He told his sister-in-law, ‘I think I'm going to die … They're going to get me … I just can't keep running like this.'

But there was one policeman (or at least a suspended one) that he (almost) trusted – Roger ‘The Dodger' Rogerson. While on the run he kept in contact with Rogerson – although he was wise enough to never let him know where he was hiding.

But then on 8 May – the day before Flannery disappeared – the rogue detective cast a giant shadow over the case. It was Rogerson who contacted the taskforce and said he could organise a meeting with Flannery.

The officer in charge, John Anderson, was not ready to put allegations to Flannery but thought a meeting could break the ice.

Anderson later told the inquest, ‘I was sort of taken back a bit but, nevertheless, I took the view that I had nothing to lose by meeting Flannery so I said yes … I would speak to him. Rogerson later got back to me and said he would not come to the CIB he had this contact with Flannery … so the venue was set to meet him at a club in the city and I went there about 1.30 on 8 May and I took Detective-Sergeant Coughlin with me.

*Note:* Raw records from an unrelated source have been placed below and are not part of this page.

===== src/rtl/ddram_rd_dma_pkg.sv =====
// ddram_pkg: shared DDR requestor-port widths and the read-DMA state encoding.
package ddram_pkg;
    localparam int DDR_ADDR_W = 29;
    localparam int DDR_DATA_W = 64;
    localparam int DDR_BURST_W = 8;
    typedef enum logic [2:0] {S_IDLE, S_SPACE, S_REQ, S_DATA, S_DRAIN, S_FINISH} rd_dma_state_e;
endpackage


===== src/rtl/ddram_rd_dma_if.sv =====
// ddram_rd_dma_if: command, DDR read-port and output-stream signals of the read DMA.
interface ddram_rd_dma_if;
    import ddram_pkg::*;
    logic cmd_valid, cmd_ready;
    logic [DDR_ADDR_W-1:0] cmd_addr;
    logic [15:0] cmd_len;
    logic [DDR_ADDR_W-1:0] rd_addr;
    logic [DDR_BURST_W-1:0] rd_burstcnt;
    logic rd_req, rd_ack, rd_data_valid;
    logic [DDR_DATA_W-1:0] rd_data;
    logic out_valid, out_ready, out_last;
    logic [DDR_DATA_W-1:0] out_data;
    logic busy, done;
    modport slave (
        input cmd_valid, cmd_addr, cmd_len, rd_ack, rd_data, rd_data_valid, out_ready,
        output cmd_ready, rd_addr, rd_burstcnt, rd_req, out_valid, out_data, out_last, busy, done
    );
    modport master (
        output cmd_valid, cmd_addr, cmd_len, rd_ack, rd_data, rd_data_valid, out_ready,
        input cmd_ready, rd_addr, rd_burstcnt, rd_req, out_valid, out_data, out_last, busy, done
    );
endinterface


===== src/rtl/ddram_rd_dma_stream_fifo.sv =====
// ddram_stream_fifo: synchronous FIFO, head visible the cycle after its write, with occupancy and flush.
module ddram_stream_fifo #(
    parameter int W = 64,
    parameter int DEPTH = 64
) (
    input  logic                      clk,
    input  logic                      reset,
    input  logic                      flush,
    input  logic                      wr_en,
    input  logic [W-1:0]              wr_data,
    input  logic                      rd_en,
    output logic                      rd_valid,
    output logic [W-1:0]              rd_data,
    output logic [$clog2(DEPTH):0]    count
);
    localparam int AW = $clog2(DEPTH);
    localparam int CW = AW + 1;
    logic [W-1:0] mem [DEPTH];
    logic [AW-1:0] wp, rp;
    logic pop;
    assign rd_valid = count != '0;
    assign rd_data = mem[rp];
    assign pop = rd_en && rd_valid;
    always_ff @(posedge clk) begin
        if (wr_en) mem[wp] <= wr_data;
        if (reset || flush) begin
            wp <= '0;
            rp <= '0;
            count <= '0;
        end else begin
            wp <= wp + AW'(wr_en);
            rp <= rp + AW'(pop);
            count <= count + CW'(wr_en) - CW'(pop);
        end
    end
endmodule


===== src/rtl/ddram_rd_dma.sv =====
// ddram_rd_dma: splits a linear read command into single-outstanding DDR bursts and streams the beats out.
// Define DDRAM_RD_DMA_BOUNDARY_EN to keep every burst inside one BOUNDARY_WORDS-aligned line.
module ddram_rd_dma
    import ddram_pkg::*;
#(
    parameter int MAX_BURST = 32,
    parameter int FIFO_DEPTH = 64,
    parameter int BOUNDARY_WORDS = 512
) (
    input logic clk,
    input logic reset,
    ddram_rd_dma_if.slave bus
);
    localparam int CW = $clog2(FIFO_DEPTH) + 1;
    localparam int BW = $clog2(BOUNDARY_WORDS);
    localparam logic [BW:0] LINE = BOUNDARY_WORDS[BW:0];
`ifdef DDRAM_RD_DMA_BOUNDARY_EN
    localparam bit CLAMP = 1'b1;
`else
    localparam bit CLAMP = 1'b0;
`endif
    rd_dma_state_e state, state_nx;
    logic [DDR_ADDR_W-1:0] addr;
    logic [15:0] remaining, popped, last_idx;
    logic [DDR_BURST_W-1:0] beats, burst, b_len;
    logic [BW:0] room;
    logic [CW-1:0] count, occ_next;
    logic accept, wr_en, pop, last_beat, fits;
    assign accept = bus.cmd_valid && bus.cmd_ready;
    assign wr_en = state == S_DATA && bus.rd_data_valid;
    assign pop = bus.out_valid && bus.out_ready;
    assign last_beat = wr_en && beats == DDR_BURST_W'(1);
    assign b_len = remaining < 16'(MAX_BURST) ? remaining[DDR_BURST_W-1:0] : DDR_BURST_W'(MAX_BURST);
    assign room = LINE - {1'b0, addr[BW-1:0]};
    assign burst = CLAMP && int'(room) < int'(b_len) ? DDR_BURST_W'(room) : b_len;
    // The DDR return path cannot stall, so space is judged on next-cycle occupancy.
    assign occ_next = count + CW'(wr_en) - CW'(pop);
    assign fits = int'(occ_next) + int'(burst) <= FIFO_DEPTH;
    assign bus.busy = state != S_IDLE;
    assign bus.cmd_ready = state == S_IDLE && !reset;
    assign bus.rd_req = state == S_REQ;
    assign bus.rd_addr = addr;
    assign bus.rd_burstcnt = burst;
    assign bus.done = state == S_FINISH;
    assign bus.out_last = bus.out_valid && popped == last_idx;
    always_ff @(posedge clk)
        if (reset) state <= S_IDLE;
        else state <= state_nx;
    always_comb begin
        state_nx = state;
        case (state)
            S_IDLE:  if (accept) state_nx = bus.cmd_len == 16'd0 ? S_FINISH : S_REQ;
            S_SPACE: if (fits) state_nx = S_REQ;
            S_REQ:   if (bus.rd_ack) state_nx = S_DATA;
            S_DATA:  if (last_beat) state_nx = remaining == 16'd0 ? S_DRAIN : fits ? S_REQ : S_SPACE;
            S_DRAIN: if (pop && bus.out_last) state_nx = S_FINISH;
            default: state_nx = S_IDLE;
        endcase
    end
    always_ff @(posedge clk)
        if (reset) begin
            addr <= '0;
            remaining <= '0;
            popped <= '0;
            last_idx <= '0;
            beats <= '0;
        end else begin
            if (accept) begin
                addr <= bus.cmd_addr;
                remaining <= bus.cmd_len;
                popped <= '0;
                last_idx <= bus.cmd_len - 16'd1;
            end
            if (state == S_REQ && bus.rd_ack) begin
                addr <= addr + DDR_ADDR_W'(burst);
                remaining <= remaining - 16'(burst);
                beats <= burst;
            end else if (wr_en) beats <= beats - DDR_BURST_W'(1);
            if (pop) popped <= popped + 16'd1;
        end
    ddram_stream_fifo #(.W(DDR_DATA_W), .DEPTH(FIFO_DEPTH)) u_fifo (
        .clk(clk),
        .reset(reset),
        .flush(accept),
        .wr_en(wr_en),
        .wr_data(bus.rd_data),
        .rd_en(bus.out_ready),
        .rd_valid(bus.out_valid),
        .rd_data(bus.out_data),
        .count(count)
    );
endmodule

‘I wasn't really ready for the meeting but I thought something positive was going to come from it … I was hoping Flannery would tell us about the background to the confrontation but it wasn't to be. I came away a little bit disappointed actually.

‘At the club I didn't have any great conversation with Rogerson because they were both there when we arrived … Rogerson did the introduction … Flannery was seated at a table and having done that introduction Rogerson moved away from the company. I don't know why. He wasn't asked to move away. We tried to be as sociable as possible.'

As the pair sat and talked at the New South Wales Cricketers' Club, Anderson could see that Flannery was there under sufferance. ‘I don't think he liked our presence there. I think he was
keen to get away from us as soon as possible. He gave the appearance he was anxious to leave.'

So it would appear that it was Rogerson who pushed for the meeting.

Flannery told Anderson he didn't know who shot at him in January, but it was obvious that he was blaming Domican. Anderson said that Flannery appeared very nervous, with Flannery implying that the feud between him and Domican had ‘come too far to be resolved'.

It was clear that the war would end only when either Domican or Flannery was dead.

‘It was obvious to me that he (Flannery) was not going to sit back and allow people to shoot at him without taking some sort of action himself. I came away with the apprehension that he would do something further himself,' Anderson said.

But Anderson noticed that when Flannery left, Rogerson hung back and walked out a few moments later.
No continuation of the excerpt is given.